El arsénico (As), originario de fuentes geológicas o de actividades antropogénicas, ha sido ampliamente reconocido como carcinógeno humano desde al menos la década de 1950. El arsénico inorgánico (iAs) constituye la especie más tóxica, estando presente en el suelo, el agua, el aire, el arroz y otros alimentos, incluidos los vegetales y algunos zumos de frutas. De este modo, los resultados adversos para la salud, incluida la muerte por enfermedad cardiovascular (ECV) derivados de la exposición crónica al iAs están bien documentados.
Sin embargo, los datos de los últimos 20 años muestran como la exposición al iAs además de por el agua potable contaminada, se produce, especialmente, por los alimentos.

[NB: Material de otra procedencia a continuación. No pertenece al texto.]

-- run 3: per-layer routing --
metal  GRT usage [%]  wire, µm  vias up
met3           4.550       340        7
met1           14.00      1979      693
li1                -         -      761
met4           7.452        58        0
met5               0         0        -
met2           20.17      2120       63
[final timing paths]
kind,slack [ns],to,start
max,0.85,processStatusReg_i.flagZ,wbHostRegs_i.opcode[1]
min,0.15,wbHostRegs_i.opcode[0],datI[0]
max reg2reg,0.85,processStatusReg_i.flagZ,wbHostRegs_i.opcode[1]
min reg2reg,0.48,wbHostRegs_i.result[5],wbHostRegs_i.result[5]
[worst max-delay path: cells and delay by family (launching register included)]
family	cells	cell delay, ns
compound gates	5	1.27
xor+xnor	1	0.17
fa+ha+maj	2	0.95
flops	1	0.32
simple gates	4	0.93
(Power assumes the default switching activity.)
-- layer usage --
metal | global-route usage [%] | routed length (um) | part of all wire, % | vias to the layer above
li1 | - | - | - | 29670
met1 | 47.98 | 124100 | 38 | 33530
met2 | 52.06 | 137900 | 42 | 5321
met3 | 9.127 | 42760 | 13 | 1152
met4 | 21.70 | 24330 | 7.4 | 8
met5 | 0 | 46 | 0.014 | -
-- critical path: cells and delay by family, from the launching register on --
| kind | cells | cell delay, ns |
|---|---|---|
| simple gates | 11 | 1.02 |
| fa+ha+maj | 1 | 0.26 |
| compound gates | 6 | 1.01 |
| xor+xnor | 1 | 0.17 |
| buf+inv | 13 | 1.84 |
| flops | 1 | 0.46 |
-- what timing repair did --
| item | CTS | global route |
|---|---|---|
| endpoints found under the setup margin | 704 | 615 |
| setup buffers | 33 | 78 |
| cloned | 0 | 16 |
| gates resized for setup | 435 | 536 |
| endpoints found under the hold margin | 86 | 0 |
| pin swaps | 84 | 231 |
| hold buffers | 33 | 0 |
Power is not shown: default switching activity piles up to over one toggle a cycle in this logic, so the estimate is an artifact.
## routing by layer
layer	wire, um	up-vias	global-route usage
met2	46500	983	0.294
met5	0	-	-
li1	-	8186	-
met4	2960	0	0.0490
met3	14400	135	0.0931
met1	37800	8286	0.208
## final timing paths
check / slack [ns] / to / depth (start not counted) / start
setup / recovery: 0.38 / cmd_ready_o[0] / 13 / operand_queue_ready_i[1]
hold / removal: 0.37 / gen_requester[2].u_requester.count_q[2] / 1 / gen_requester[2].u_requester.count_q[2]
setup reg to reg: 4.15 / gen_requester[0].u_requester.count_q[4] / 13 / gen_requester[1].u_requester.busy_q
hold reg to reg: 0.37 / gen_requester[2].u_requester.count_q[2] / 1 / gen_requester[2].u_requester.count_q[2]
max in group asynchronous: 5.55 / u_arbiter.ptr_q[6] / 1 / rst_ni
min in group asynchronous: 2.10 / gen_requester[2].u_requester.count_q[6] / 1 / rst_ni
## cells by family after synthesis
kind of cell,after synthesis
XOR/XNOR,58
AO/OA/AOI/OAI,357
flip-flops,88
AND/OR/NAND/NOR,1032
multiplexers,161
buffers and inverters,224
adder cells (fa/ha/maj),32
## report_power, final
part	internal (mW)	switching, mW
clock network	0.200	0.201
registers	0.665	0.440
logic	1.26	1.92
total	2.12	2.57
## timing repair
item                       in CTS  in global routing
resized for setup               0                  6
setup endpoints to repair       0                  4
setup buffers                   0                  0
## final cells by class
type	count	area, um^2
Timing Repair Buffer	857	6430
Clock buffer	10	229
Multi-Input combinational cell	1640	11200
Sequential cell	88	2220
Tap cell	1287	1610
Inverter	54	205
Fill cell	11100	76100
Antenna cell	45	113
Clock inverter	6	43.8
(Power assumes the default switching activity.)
**config.mk**
```make
export PLATFORM = sky130hd
export DESIGN_NAME = riscv_core
export DESIGN_NICKNAME = d
export VERILOG_FILES = /design/src/logic/riscv_ctrl_pkg.sv /design/src/logic/riscv_isa_pkg.sv /design/src/logic/riscv_core.sv /design/src/logic/riscv_dstage.sv /design/src/logic/riscv_estage.sv /design/src/logic/riscv_regfile.sv /design/src/logic/riscv_wbstage.sv
export VERILOG_INCLUDE_DIRS = /design/src /design/src/include
export SDC_FILE = /design/constraint.sdc
export NUM_CORES = 2
export LEC_CHECK = 0
export BUFFER_PORTS_ARGS = -buffer_cell sky130_fd_sc_hd__buf_2
export CORE_MARGIN = 2
export CORE_UTILIZATION = 40
export DETAILED_ROUTE_END_ITERATION = 12
export PLACE_DENSITY = 0.63
export REMOVE_ABC_BUFFERS = 1
export SLEW_MARGIN = 20
export SYNTH_ARGS = -nofsm -noshare
export SYNTH_HDL_FRONTEND = slang
export SYNTH_SLANG_ARGS = --single-unit
```
**constraint.sdc**
```tcl
create_clock -name i_riscv_core_clk -period 17.37 [get_ports i_riscv_core_clk]
set_clock_uncertainty 0.1 [all_clocks]
set_input_delay 3.474 -clock i_riscv_core_clk [delete_from_list [all_inputs] [get_ports i_riscv_core_clk]]
set_output_delay 3.474 -clock i_riscv_core_clk [all_outputs]
set_load 0.1 [all_outputs]
```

Entre ellos, el arroz se ha considerado particularmente como una fuente importante de exposición al iAs, conteniendo a menudo considerablemente más As que otros alimentos básicos, debido a la combinación de su fisiología y la geoquímica inundada del arrozal.
Incluso en áreas donde el arroz no se considera un alimento básico diario para la mayoría de la población, como EE. UU., España, Reino Unido y Australia, no se puede ignorar su papel en la exposición al iAs, en particular para subpoblaciones que presentan tasas de consumo de arroz relativamente altas. También existe una particular preocupación con respecto a la exposición de iAs en niños a partir del arroz y sus productos.
De este modo, si bien el consumo de arroz es una importante ruta de exposición a iAs para más de 3 mil millones de personas, todavía hay una falta de evidencia epidemiológica que demuestre la asociación entre la exposición a iAs por la ingesta de arroz y los riesgos de ECV.
Por ello, investigadores de las Universidades de Manchester y Salford, en Reino Unido, llevaron a cabo una evaluación de la asociación potencial entre la exposición a iAs y el riesgo cardiovascular a través de un estudio ecológico con datos de los territorios de Inglaterra y Gales. De este modo, se calculó la exposición diaria per cápita de iAs del arroz a nivel local, utilizando el origen étnico como un indicador de la clase de consumo de arroz. Se aplicó una serie de modelos lineales y no lineales para estimar la asociación entre el nivel de exposición y la tasa de mortalidad estandarizada por edad (TMEE) por ECV, utilizando el criterio de información de Akaike. Cuando se ajustó por factores de confusión significativos, en particular tabaquismo, nivel educativo, tasa de empleo, porcentaje de sobrepeso, la exposición a contaminación (PM2,5), el porcentaje de mujeres y el acceso a la atención médica, el modelo no lineal mostró que el riesgo de ECV aumentaba con la exposición a iAs del arroz con niveles superiores a 0,3 μg/persona/día. Además, el modelo lineal ajustado indicó que la TMEE por ECV en el cuartil más alto de exposición a iAs (0,375-2,71μg /persona/día) fue 1,06 (1,02-1,11; p< 0,001) veces mayor que en el cuartil más bajo. (< 0,265μg/persona/día).

En conclusión, los resultados del estudio revelaron que el riesgo de ECV en Inglaterra y Gales disminuyó en exposiciones a iAs menores de 0,3μg/persona/día, viéndose aumentado con exposiciones más altas. Además, se apreció una asociación lineal significativa y positiva entre la exposición a iAs por consumo de arroz y la tasa de mortalidad por ECV en Inglaterra y Gales.
A pesar de las conocidas limitaciones de los estudios ecológicos, el estudio sugiere que las personas más expuestas al As del arroz deberían consumirlo de una manera más segura.